Start of Records shown

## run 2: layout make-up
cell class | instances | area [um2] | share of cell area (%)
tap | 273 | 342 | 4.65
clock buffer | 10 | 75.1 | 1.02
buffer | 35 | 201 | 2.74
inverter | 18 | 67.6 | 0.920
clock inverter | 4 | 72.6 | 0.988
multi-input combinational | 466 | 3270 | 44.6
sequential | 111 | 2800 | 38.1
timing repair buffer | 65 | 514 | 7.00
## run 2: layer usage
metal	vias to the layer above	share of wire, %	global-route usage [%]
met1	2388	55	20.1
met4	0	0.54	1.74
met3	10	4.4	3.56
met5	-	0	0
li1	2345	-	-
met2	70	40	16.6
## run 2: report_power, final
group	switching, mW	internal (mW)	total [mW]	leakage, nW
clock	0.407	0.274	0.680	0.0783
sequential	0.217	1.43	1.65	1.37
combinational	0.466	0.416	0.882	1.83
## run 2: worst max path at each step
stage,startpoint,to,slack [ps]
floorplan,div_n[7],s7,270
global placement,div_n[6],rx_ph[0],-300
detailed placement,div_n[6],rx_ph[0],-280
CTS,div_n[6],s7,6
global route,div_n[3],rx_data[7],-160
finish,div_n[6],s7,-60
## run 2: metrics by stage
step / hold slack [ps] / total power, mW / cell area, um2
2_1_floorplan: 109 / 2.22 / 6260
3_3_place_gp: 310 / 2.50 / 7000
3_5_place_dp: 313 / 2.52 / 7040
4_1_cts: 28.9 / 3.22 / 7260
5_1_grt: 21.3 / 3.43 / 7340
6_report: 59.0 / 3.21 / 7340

End of Records shown

*Problem details*:
The full listing must come back exactly as given.

*Your response*:
## run 2: layout make-up
cell class | instances | area [um2] | share of cell area (%)
tap | 273 | 342 | 4.65
clock buffer | 10 | 75.1 | 1.02
buffer | 35 | 201 | 2.74
inverter | 18 | 67.6 | 0.920
clock inverter | 4 | 72.6 | 0.988
multi-input combinational | 466 | 3270 | 44.6
sequential | 111 | 2800 | 38.1
timing repair buffer | 65 | 514 | 7.00
## run 2: layer usage
metal	vias to the layer above	share of wire, %	global-route usage [%]
met1	2388	55	20.1
met4	0	0.54	1.74
met3	10	4.4	3.56
met5	-	0	0
li1	2345	-	-
met2	70	40	16.6
## run 2: report_power, final
group	switching, mW	internal (mW)	total [mW]	leakage, nW
clock	0.407	0.274	0.680	0.0783
sequential	0.217	1.43	1.65	1.37
combinational	0.466	0.416	0.882	1.83
## run 2: worst max path at each step
stage,startpoint,to,slack [ps]
floorplan,div_n[7],s7,270
global placement,div_n[6],rx_ph[0],-300
detailed placement,div_n[6],rx_ph[0],-280
CTS,div_n[6],s7,6
global route,div_n[3],rx_data[7],-160
finish,div_n[6],s7,-60
## run 2: metrics by stage
step / hold slack [ps] / total power, mW / cell area, um2
2_1_floorplan: 109 / 2.22 / 6260
3_3_place_gp: 310 / 2.50 / 7000
3_5_place_dp: 313 / 2.52 / 7040
4_1_cts: 28.9 / 3.22 / 7260
5_1_grt: 21.3 / 3.43 / 7340
6_report: 59.0 / 3.21 / 7340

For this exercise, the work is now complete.